職人魂宿る「Get Ready!」 妻夫木聡主演ドラマ 「ここまで大きい特殊造形は最初で最後」美術スタッフ

 闇医者チームの暗躍を描く俳優・妻夫木聡(42)主演のTBS系ドラマ「Get Ready!」(日曜、後9・00)が、異色の世界観で話題を集めている。各話のクライマックスで舞台となるのが、独特な存在感を放つオペ室。総費用1000万円超えの特殊造形は、いかにして誕生したのか-。セットに潜入し、美術スタッフを直撃すると、職人たちの魂宿る“Get Ready(準備)”が見えてきた。

 無影灯で怪しく照らされた漆黒のオペ室に、最新鋭の医療機器が並ぶ。各話の手術内容に合わせて機器は変わるが、すべて本物。関係者は「何かあったら、ここで実際に手術できますよ」と明かし、隣の医療監修スタッフがうなずいた。

 天才的な腕を持つ執刀医の通称・エース(妻夫木)率いる闇医者チームが、患者たちに命の意味を問う「Get Ready!」。象徴的な舞台となるオペ室の手術台は、甲虫の背のようなカバーが広がりながら上昇することで現れる。

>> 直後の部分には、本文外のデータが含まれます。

[config.mk]
export PLATFORM = sky130hd
export DESIGN_NAME = rmq_front
export DESIGN_NICKNAME = d
export VERILOG_FILES = /design/src/design/rmq_pkg.sv /design/src/design/rmq_front.sv
export SDC_FILE = /design/constraint.sdc
export NUM_CORES = 1
export LEC_CHECK = 0
export BUFFER_PORTS_ARGS = -buffer_cell sky130_fd_sc_hd__buf_2
export CAP_MARGIN = 20
export CORE_AREA = 2 2 175 177
export CTS_CLUSTER_DIAMETER = 60
export DETAILED_ROUTE_END_ITERATION = 6
export DIE_AREA = 0 0 177 179
export SETUP_SLACK_MARGIN = 0.1
export SLEW_MARGIN = 25
export SYNTH_ARGS = -nofsm -noshare
export SYNTH_HDL_FRONTEND = slang
export SYNTH_SLANG_ARGS = --single-unit
[constraint.sdc]
create_clock -name aclk -period 12.53 [get_ports aclk]
set_clock_uncertainty 0.05 [all_clocks]
set_input_delay 2.506 -clock aclk [delete_from_list [all_inputs] [get_ports aclk]]
set_output_delay 2.506 -clock aclk [all_outputs]
set_load 0.03 [all_outputs]
[src/design/rmq_pkg.sv]
// shared types and constants for the rotation matrix to quaternion block
`default_nettype none

package rmq_pkg;

    // default number format, Q2.14 in 16 bits
    localparam int FRAC_BITS  = 14;
    localparam int DATA_WIDTH = 16;

    // quaternion components, in output order
    localparam int NUM_COMP = 4;

    typedef enum logic [1:0] {
        COMP_X = 2'd0,
        COMP_Y = 2'd1,
        COMP_Z = 2'd2,
        COMP_W = 2'd3
    } comp_t;

    // per-item control that rides along the pipeline
    typedef struct packed {
        logic  bad;   // root argument not positive
        comp_t main;  // component taken from the root itself
    } route_t;

endpackage

`default_nettype wire

[src/design/rmq_front.sv]
// first stage: trace test, axis pick, root argument and numerators
`default_nettype none

module rmq_front #(
    parameter int W     = rmq_pkg::DATA_WIDTH,
    parameter int F     = rmq_pkg::FRAC_BITS,
    parameter int ARG_W = 19
) (
    input  wire logic                 aclk,
    input  wire logic                 aresetn,
    input  wire logic                 en,
    input  wire logic                 in_valid,
    input  wire logic [9*W-1:0]       in_data,
    output logic                      out_valid,
    output logic [ARG_W-1:0]          out_arg,
    output rmq_pkg::route_t           out_route,
    output logic [3:0][W:0]           out_num
);

    localparam logic [ARG_W-1:0] ONE = {{(ARG_W-1){1'b0}}, 1'b1} << F;

    logic                   valid_reg;
    logic [ARG_W-1:0]       arg_reg, arg_next;
    rmq_pkg::route_t        route_reg, route_next;
    logic [3:0][W:0]        num_reg, num_next;

    always_comb begin
        logic signed [W-1:0]     m00, m01, m02, m10, m11, m12, m20, m21, m22;
        logic signed [W-1:0]     di, dj, dk;
        logic signed [W+1:0]     trace;
        logic signed [ARG_W-1:0] a_alt, a_tr;
        logic signed [W:0]       d12, d20, d01, s01, s02, s12;
        rmq_pkg::comp_t          axis;
        m00 = in_data[0*W +: W];
        m01 = in_data[1*W +: W];
        m02 = in_data[2*W +: W];
        m10 = in_data[3*W +: W];
        m11 = in_data[4*W +: W];
        m12 = in_data[5*W +: W];
        m20 = in_data[6*W +: W];
        m21 = in_data[7*W +: W];
        m22 = in_data[8*W +: W];
        trace = (W+2)'(m00) + (W+2)'(m11) + (W+2)'(m22);
        a_tr  = ARG_W'(trace) + $signed(ONE);
        d12 = (W+1)'(m12) - (W+1)'(m21);
        d20 = (W+1)'(m20) - (W+1)'(m02);
        d01 = (W+1)'(m01) - (W+1)'(m10);
        s01 = (W+1)'(m01) + (W+1)'(m10);
        s02 = (W+1)'(m02) + (W+1)'(m20);
        s12 = (W+1)'(m12) + (W+1)'(m21);
        // largest diagonal, strict compares decide ties
        if (m00 < m11) begin
            axis = (m11 < m22) ? rmq_pkg::COMP_Z : rmq_pkg::COMP_Y;
        end else begin
            axis = (m00 < m22) ? rmq_pkg::COMP_Z : rmq_pkg::COMP_X;
        end
        unique case (axis)
            rmq_pkg::COMP_X: begin
                di = m00; dj = m11; dk = m22;
            end
            rmq_pkg::COMP_Y: begin
                di = m11; dj = m22; dk = m00;
            end
            default: begin
                di = m22; dj = m00; dk = m11;
            end
        endcase
        a_alt = ARG_W'(di) - ARG_W'(dj) - ARG_W'(dk) + $signed(ONE);
        num_next = '0;
        // trace positive: w from the root
        if (trace > 0) begin
            arg_next         = a_tr;
            route_next.bad   = 1'b0;
            route_next.main  = rmq_pkg::COMP_W;
            num_next[0]      = d12;
            num_next[1]      = d20;
            num_next[2]      = d01;
        end else begin
            arg_next         = a_alt;
            route_next.bad   = (a_alt <= 0);
            route_next.main  = axis;
            unique case (axis)
                rmq_pkg::COMP_X: begin
                    num_next[3] = d12;
                    num_next[1] = s01;
                    num_next[2] = s02;
                end
                rmq_pkg::COMP_Y: begin
                    num_next[3] = d20;
                    num_next[2] = s12;
                    num_next[0] = s01;
                end
                default: begin
                    num_next[3] = d01;
                    num_next[0] = s02;
                    num_next[1] = s12;
                end
            endcase
        end
    end

    // valid flag
    always_ff @(posedge aclk) begin
        if (!aresetn) begin
            valid_reg <= 1'b0;
        end else if (en) begin
            valid_reg <= in_valid;
        end
    end

    // payload
    always_ff @(posedge aclk) begin
        if (en) begin
            arg_reg   <= arg_next;
            route_reg <= route_next;
            num_reg   <= num_next;
        end
    end

    assign out_valid = valid_reg;
    assign out_arg   = arg_reg;
    assign out_route = route_reg;
    assign out_num   = num_reg;

endmodule

`default_nettype wire

==> flow_summary_export.csv <==
group,metric,value,unit
synthesis,ys_seq_elements,91,
synthesis,synth_top_area_frac,0.2090,
global_routing,antenna_found_initial,1,
min_path,hp-class,"register to register",
synthesis,synthCells,1536,
finish,final-seq-area,0.002723,sq mm
synthesis,postSynthAreaPerCell,8.418,sq um
global_routing,grt_max_degree,110,
synthesis,syn-num-nets,1916,
power,ir_drop,0.08746,mV
sta,setup_tns,0,ps
place,dp.cells,2100,
setup_path,critPathKind,"input port to register",
setup_path,cpPeakStageDelay,530,ps
setup_path,worstSetupEndpointType,"register",
global_routing,overflow,0,
synthesis,ys_types,76,
synthesis,synth_edf_count,90,
sta,period_minus_slack,8923,ps
finish,areaGrowthSynthToFinish,13.73,%
floorplanning,ios,239,
sta,setup_viol_count_final,0,
sta,fmax,112.1,MHz
floorplanning,dieArea,0.03168,sq mm
floorplanning,core-area,0.03003,sq mm
sta,slew_headroom,0.4750,
clocking,htree_num_levels,3,
finish,multi_input_area,0.009316,sq mm
setup_path,slowest_stage,"buf_4",
route,wl_per_cell,19.32,um
global_routing,grt_use_total,0.2539,
global_routing,grt_pass1_wl,62300,um
sta,rsz0062_at_grt,"false",
synthesis,ys_seq_area_frac,0.2106,
clocking,cts-buffers-inserted,9,
synthesis,yosys_warnings,0,
route,ant_nets,0,
route,routed_via_density,5.722,
outcome,status,"finished clean",
finish,fill_cells,2984,
floorplanning,chipHeight,179,um
place,dp_hpwl,33280,um
sta,slew_violations,0,
clocking,cts.sinks,91,
clocking,cts_hold_buf,0,
synthesis,synthFlopType,"edfxtp_1",
finish,layout.nets,2095,
clocking,cts_resized,0,
power,powerDensity,189.7,mW/mm^2
floorplanning,row_count,64,
synthesis,synth_top_area_cell,"edfxtp_1",
clocking,cts_tree,"yes",
power,p_leak,6.603,nW
clocking,cts_setup_buffers,0,
route,drt_iter0_markers,980,
setup_path,crit_family,"compound AO/OA/AOI/OAI gates",
setup_path,crit_path_max_fanout,57,
place,io_buffers,238,
setup_path,path_buf_inv,5,
sta,finalCritPeriodShare,0.7121,
setup_path,critPathLaunchType,"input port",
route,first_pass_iters,5,
clocking,cts_buffer_depth,2,
sta,tightest_slew,777.4,ps
synthesis,synth_common_cells,"192 x ha_1, 152 x inv_1, 136 x a21oi_1",
clocking,ctsRootBufferMaster,"clkbuf_16",
synthesis,synth_area,0.01293,sq mm
route,vias,12110,
global_routing,first_global_vias,11180,
finish,layout-drive-gt1-share,0.1622,
flow_run,drv_cap,0,
finish,fin_cells,2117,
route,drt-total-wl,40900,um
sta,timing.final.hold_violations,0,
synthesis,async_flop_share,0,
synthesis,synth.most_common_cell,"ha_1",
setup_path,cp.arrival,9080,ps
clocking,clock_latency,360,ps
floorplanning,die_w,177,um
clocking,clk_pin_slew_worst_paths,60,ps
route,drc_errors,0,
place,gp_congestion,0.9460,
setup_path,worstPathRequired,12690,ps
synthesis,synthTopCellsByArea,"edfxtp_1 21%, ha_1 19%, fa_1 6.2%",
floorplanning,initial_core_util,0.4306,
-- placed cells by master, fill, tap and decap left out, types with 18 or more instances in the layout --
cell      netlist  layout
buf_2          12     237
ha_1          192     192
inv_1         152     152
a21oi_1       136     136
nor2_1        126     126
o21ai_0       104     104
nand2_1        93      93
edfxtp_1       90      90
xnor2_1        75      75
fa_1           40      40
o22ai_1        36      36
a22oi_1        30      30
nor2b_1        27      27
nor3_1         25      25
xor2_1         21      21
o31ai_1        19      19
a21o_1         18      18
o22a_1         18      18
mux2_1         18      18
-- through the flow --
| stage | instance area [sq um] | setup WS (ps) | total power [mW] | hold slack, ps | utilization |
|---|---|---|---|---|---|
| 6_report | 14710 | 3607 | 2.789 | 478.2 | 0.4897 |
| 5_1_grt | 14710 | 3202 | 2.995 | 520.1 | 0.4897 |
| 4_1_cts | 14700 | 3646 | 2.781 | 481.3 | 0.4895 |
| 3_5_place_dp | 14370 | 3276 | 2.458 | 462.8 | 0.4784 |
| 3_3_place_gp | 14370 | 3400 | 2.456 | 444.9 | 0.4784 |
| 2_1_floorplan | 12930 | 4410 | 1.908 | 590.4 | - |
-- state kept, by name, summed over array words and instances, names as in the netlist --
register	flops
out_arg	19
out_num	68
out_route	3
out_valid	1
-- final timing paths --
kind,cells past startpoint,startpoint,slack (ps),endpoint
setup / recovery,27,in_data[137],3610,out_route[2]$_SDFFCE_PP0P_
hold / removal,2,out_valid$_SDFFE_PN0P_,480,out_valid$_SDFFE_PN0P_
setup reg to reg,2,out_valid$_SDFFE_PN0P_,11890,out_valid$_SDFFE_PN0P_
hold reg to reg,2,out_valid$_SDFFE_PN0P_,480,out_valid$_SDFFE_PN0P_
-- routing by layer --
metal / part of all wire / GRT usage / up-vias
li1: - / - / 5932
met1: 0.47 / 0.3734 / 5698
met2: 0.43 / 0.3829 / 443
met3: 0.077 / 0.03859 / 41
met4: 0.021 / 0.07300 / 0
met5: 0 / 0 / -
-- power by group --
part | internal (mW) | switching [mW] | total, mW
clock | 0.194 | 0.118 | 0.312
combinational | 0.716 | 1.25 | 1.97
sequential | 0.474 | 0.0359 | 0.510
total | 1.38 | 1.40 | 2.79
-- cell type report --
| type | count | share of cell area |
|---|---|---|
| clock buffer | 11 | 0.01583 |
| multi-input combinational | 1214 | 0.6335 |
| clock inverter | 5 | 0.006892 |
| timing repair buffer | 246 | 0.08551 |
| sequential | 91 | 0.1851 |
| antenna | 1 | 0.0001702 |
| tap | 396 | 0.03369 |
| inverter | 153 | 0.03922 |
-- tightest hold or removal path, stage by stage (launching register included) --
cell and delay (ps):
dfxtp_1 310, mux2i_1 120, nor2b_1 60
-- cells by family (layout without fill, tap and decap cells) --
group,after synthesis,in the layout,synth area share
compound gates,508,508,0.2568
xor+xnor,96,96,0.06503
fa+ha+maj,232,232,0.2477
buf+inv,231,415,0.07045
flops,91,91,0.2106
mux,26,26,0.02226
other cells,0,1,0
simple gates,352,352,0.1272
Power figures use the tool's default switching activity.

 この重量250キロほどの通称・カブトムシは、総費用1000万円を超える特殊造形。美術デザイナーの野中謙一郎氏は「外車1台(の費用)じゃきかない。ここまで大きい特殊造形をドラマで作るのは初めてですし、最初で最後だと思います」と説明する。

 演出する堤幸彦氏との打ち合わせで当初から「黒いオペ室」「SF的な要素を入れる」などのテーマが提示される中で、やはり「広がる」と「上がる」の2つの機工を必要とするカブトムシの実体化は困難なミッションだった。

 美術ディレクターの羽染香樹氏はイメージを伝えられた時を振り返り「最初、聞こえないふりをしました」とおどけつつ「閉じているものと開いているものを作って、間をCGで作ることもできたし、スケジュールがあるので監督も『それでいいよ』と言っていたんですが、なかば意地で作りました」とプロ魂をにじませる。

 タイトなスケジュールの連ドラだけに、本来なら半年かかるものを、結果的に1カ月ほどで完成させた。だが、羽染氏は「荒技ですが、作品の肝。手は抜けないですよね」ときっぱり。特殊造形、電飾、ライト、昇降の機工…と各セクションの腕利きたちがフル回転し、チームワークで納期までにこだわりの逸品を作り上げた。

 ドラマの舞台裏でも展開された職人たちの“Get Ready(準備)”。完成形を見た堤氏は「素晴らしい!」と感嘆の声をあげたという。